BOOKS: What are you reading currently?

ALS: I just read “Farther and Wilder” by the great biographer Blake Bailey about Charles Jackson, who wrote “The Lost Weekend.” It’s a fascinating portrait of addiction. He also wrote a biography of John Cheever. Like Cheever, Jackson was a closeted gay man who came out late. It’s really moving to read about the vast differences between then and now, and a person being subjected to a very, very repressive culture.


BOOKS: Do you regularly read biographies?

ALS: I do, especially if I’m writing. Then I don’t want to deal with another writer’s sensibility, but I still want to read. Biographies are safe. It’s also thrilling to read about someone else’s failures while you are failing.

BOOKS: Do you have a favorite biography?

ALS: I think Gerald Clarke’s biography of Truman Capote is amazing. I like really old biographies, such as Elizabeth Gaskell’s biography of her friend Charlotte Brontë. Quentin Bell’s biography of his aunt Virginia Woolf has enough sensibility to keep you amused but not enough to make you feel bad about your own writing. Michael Holroyd’s biography of Lytton Strachey is amazing in terms of describing these minor figures in a big world.

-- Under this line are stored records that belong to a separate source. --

### src/rtl/shift_delay_timer_pkg.sv
// shift_delay_timer_pkg: state encoding and defaults shared by the delay timer.
package shift_delay_timer_pkg;
    typedef enum logic [1:0] {IDLE, SHIFT, COUNT, DONE} state_t;
    localparam int UNIT_CYCLES_DEFAULT = 1000;
    localparam int PRE_W = 10;
endpackage

### src/rtl/shift_delay_timer_unit_tick.sv
// unit_tick: loadable down-counting prescaler with a zero flag.
module unit_tick
    import shift_delay_timer_pkg::*;
(
    input  logic             clk,
    input  logic             reset,
    input  logic             load,
    input  logic             dec,
    input  logic [PRE_W-1:0] load_val,
    output logic             zero
);
    logic [PRE_W-1:0] pre;
    always_ff @(posedge clk) begin
        if (reset) pre <= '0;
        else if (load) pre <= load_val;
        else if (dec && pre != '0) pre <= pre - 1'b1;
    end
    assign zero = pre == '0;
endmodule

### src/rtl/shift_delay_timer.sv
// shift_delay_timer: serially loaded 4-bit delay, counted down in units of UNIT_CYCLES clocks.
module shift_delay_timer
    import shift_delay_timer_pkg::*;
#(
    parameter int UNIT_CYCLES = UNIT_CYCLES_DEFAULT
) (
    input  logic       clk,
    input  logic       reset,
    input  logic       shift_ena,
    input  logic       data,
    input  logic       ack,
    output logic [3:0] count,
    output logic       counting,
    output logic       done
);
    localparam logic [PRE_W-1:0] RELOAD = PRE_W'(UNIT_CYCLES - 1);
    state_t     state, state_nx;
    logic [3:0] count_nx;
    logic       tick_load, tick_zero;
    always_ff @(posedge clk) begin
        if (reset) begin
            state <= IDLE;
            count <= 4'd0;
        end else begin
            state <= state_nx;
            count <= count_nx;
        end
    end
    always_comb begin
        state_nx  = state;
        count_nx  = count;
        tick_load = 1'b0;
        case (state)
            IDLE, SHIFT: begin
                if (shift_ena) begin
                    state_nx = SHIFT;
                    count_nx = {count[2:0], data};
                end else if (state == SHIFT) begin
                    state_nx  = COUNT;
                    tick_load = 1'b1;
                end
            end
            // The last unit expires with count already 0, so delay D spans D+1 units.
            COUNT: begin
                if (tick_zero) begin
                    if (count == 4'd0) state_nx = DONE;
                    else begin
                        count_nx  = count - 4'd1;
                        tick_load = 1'b1;
                    end
                end
            end
            DONE: state_nx = ack ? IDLE : DONE;
            default: state_nx = IDLE;
        endcase
    end
    assign counting = state == COUNT;
    assign done     = state == DONE;
    unit_tick u_tick (
        .clk      (clk),
        .reset    (reset),
        .load     (tick_load),
        .dec      (state == COUNT),
        .load_val (RELOAD),
        .zero     (tick_zero)
    );
endmodule
===== config.mk =====
export PLATFORM = sky130hd
export DESIGN_NAME = rst_seq_ctrl
export DESIGN_NICKNAME = d
export VERILOG_FILES = /design/src/rtl/rst_seq_ctrl.sv
export SDC_FILE = /design/constraint.sdc
export NUM_CORES = 1
export LEC_CHECK = 0
export CAP_MARGIN = 20
export CORE_MARGIN = 1
export CORE_UTILIZATION = 48
export CTS_CLUSTER_SIZE = 30
export DETAILED_ROUTE_END_ITERATION = 6
export PLACE_DENSITY = 0.77
export SYNTH_ARGS = -nofsm -noshare
export SYNTH_HDL_FRONTEND = slang
export SYNTH_SLANG_ARGS = --single-unit

===== constraint.sdc =====
create_clock -name clk -period 2.18 [get_ports clk]
set_clock_uncertainty 0.05 [all_clocks]
set_input_delay 0.545 -clock clk [delete_from_list [all_inputs] [get_ports clk]]
set_output_delay 0.545 -clock clk [all_outputs]
set_load 0.02 [all_outputs]
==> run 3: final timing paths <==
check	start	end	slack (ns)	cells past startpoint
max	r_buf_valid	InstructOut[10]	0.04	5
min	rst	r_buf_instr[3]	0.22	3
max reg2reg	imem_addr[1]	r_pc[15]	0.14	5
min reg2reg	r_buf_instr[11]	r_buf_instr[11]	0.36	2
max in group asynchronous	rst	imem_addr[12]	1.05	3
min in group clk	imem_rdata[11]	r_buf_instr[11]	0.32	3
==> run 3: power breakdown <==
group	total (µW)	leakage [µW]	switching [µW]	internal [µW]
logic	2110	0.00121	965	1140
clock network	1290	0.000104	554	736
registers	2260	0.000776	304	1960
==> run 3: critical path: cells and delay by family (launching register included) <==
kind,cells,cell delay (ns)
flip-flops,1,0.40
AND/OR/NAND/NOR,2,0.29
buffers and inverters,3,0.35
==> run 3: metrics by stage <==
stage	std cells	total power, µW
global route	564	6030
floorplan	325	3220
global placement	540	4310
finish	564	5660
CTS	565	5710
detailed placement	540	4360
[config.mk]
export PLATFORM = sky130hd
export DESIGN_NAME = seq_pattern_bank
export DESIGN_NICKNAME = d
export VERILOG_FILES = /design/src/rtl/seq_pattern_bank.sv
export SDC_FILE = /design/constraint.sdc
export NUM_CORES = 1
export LEC_CHECK = 0
export ABC_AREA = 1
export BUFFER_PORTS_ARGS = -buffer_cell sky130_fd_sc_hd__buf_2
export CAP_MARGIN = 20
export CORE_ASPECT_RATIO = 0.9
export CORE_MARGIN = 2
export CORE_UTILIZATION = 53
export DETAILED_ROUTE_END_ITERATION = 6
export PLACE_DENSITY = 0.76
export SETUP_SLACK_MARGIN = 0.5
export SYNTH_ARGS = -nofsm -noshare
export SYNTH_HDL_FRONTEND = slang
export SYNTH_SLANG_ARGS = --single-unit
[constraint.sdc]
create_clock -name clk -period 2.1 [get_ports clk]
set_clock_uncertainty 0.2 [all_clocks]
set_input_delay 0.105 -clock clk [delete_from_list [all_inputs] [get_ports clk]]
set_output_delay 0.105 -clock clk [all_outputs]
set_load 0.01 [all_outputs]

BOOKS: Do you read largely about literary figures?

ALS: I like reading about painters too, such as David Sylvester’s great work on Francis Bacon and James Lord’s biography of Giacometti.


BOOKS: What do you read when you aren’t writing?

ALS: I just want to read voices. I went through an intense Samuel Taylor Coleridge phase recently. Jamaica Kincaid is a great favorite. So are Elizabeth Bishop, Marcel Proust, Jane Bowles, W. H. Auden’s essays, Robert Lowell, James Baldwin, of course, and the poet Marianne Moore. Those are the people I turn to a lot. And there’s a Gwendolyn Brooks poem I read, “In the Mecca.”

BOOKS: Do you read much contemporary fiction?

ALS: No, but I’m getting more into it. One contemporary writer I love is Herta Müller. I think she’s fantastic. I feel like a dumbbell in a way, that I need more of a grounding in English literature before I move forward.

BOOKS: What would make you pick up a book?

ALS: If it pertains to something else I’m reading. I’m a great cross indexer of reading. If you mention that a Robert Altman biography had a section on what he read, I would want to read what he was reading.

BOOKS: Do you keep any reference or how-to books?

ALS: The thing that I have that I really treasure is a dictionary that belonged to Katharine White, the fiction editor at The New Yorker. I have cookbooks by Alice Waters and an old Larousse cookbook. Those are my reference books. The magic of the computer is that you can look things up so quickly. I live in a small space, and I don’t want people to have to deal with my books after I die.


BOOKS: Is there a book you have recommended a lot?

ALS: There’s this amazing book called “The Black Book” put together by Middleton A. Harris and edited by Toni Morrison in 1974. It’s a kind of album of black life in America. It’s a really great book. I’ve recommended Diane Keaton’s memoir “Then Again” an awful lot. It’s really great. I give Simone Weil’s “Waiting for God” to people a lot because it’s such a beautiful book about faith.

BOOKS: What’s on your upcoming list?

ALS: I think I’m going to read Judith Thurman’s book about Colette, “Secrets of the Flesh.” I don’t know anything about her, and I have never really read her work.

BOOKS: What’s on your bucket list?

ALS: “Middlemarch’’! I’ve got to do it.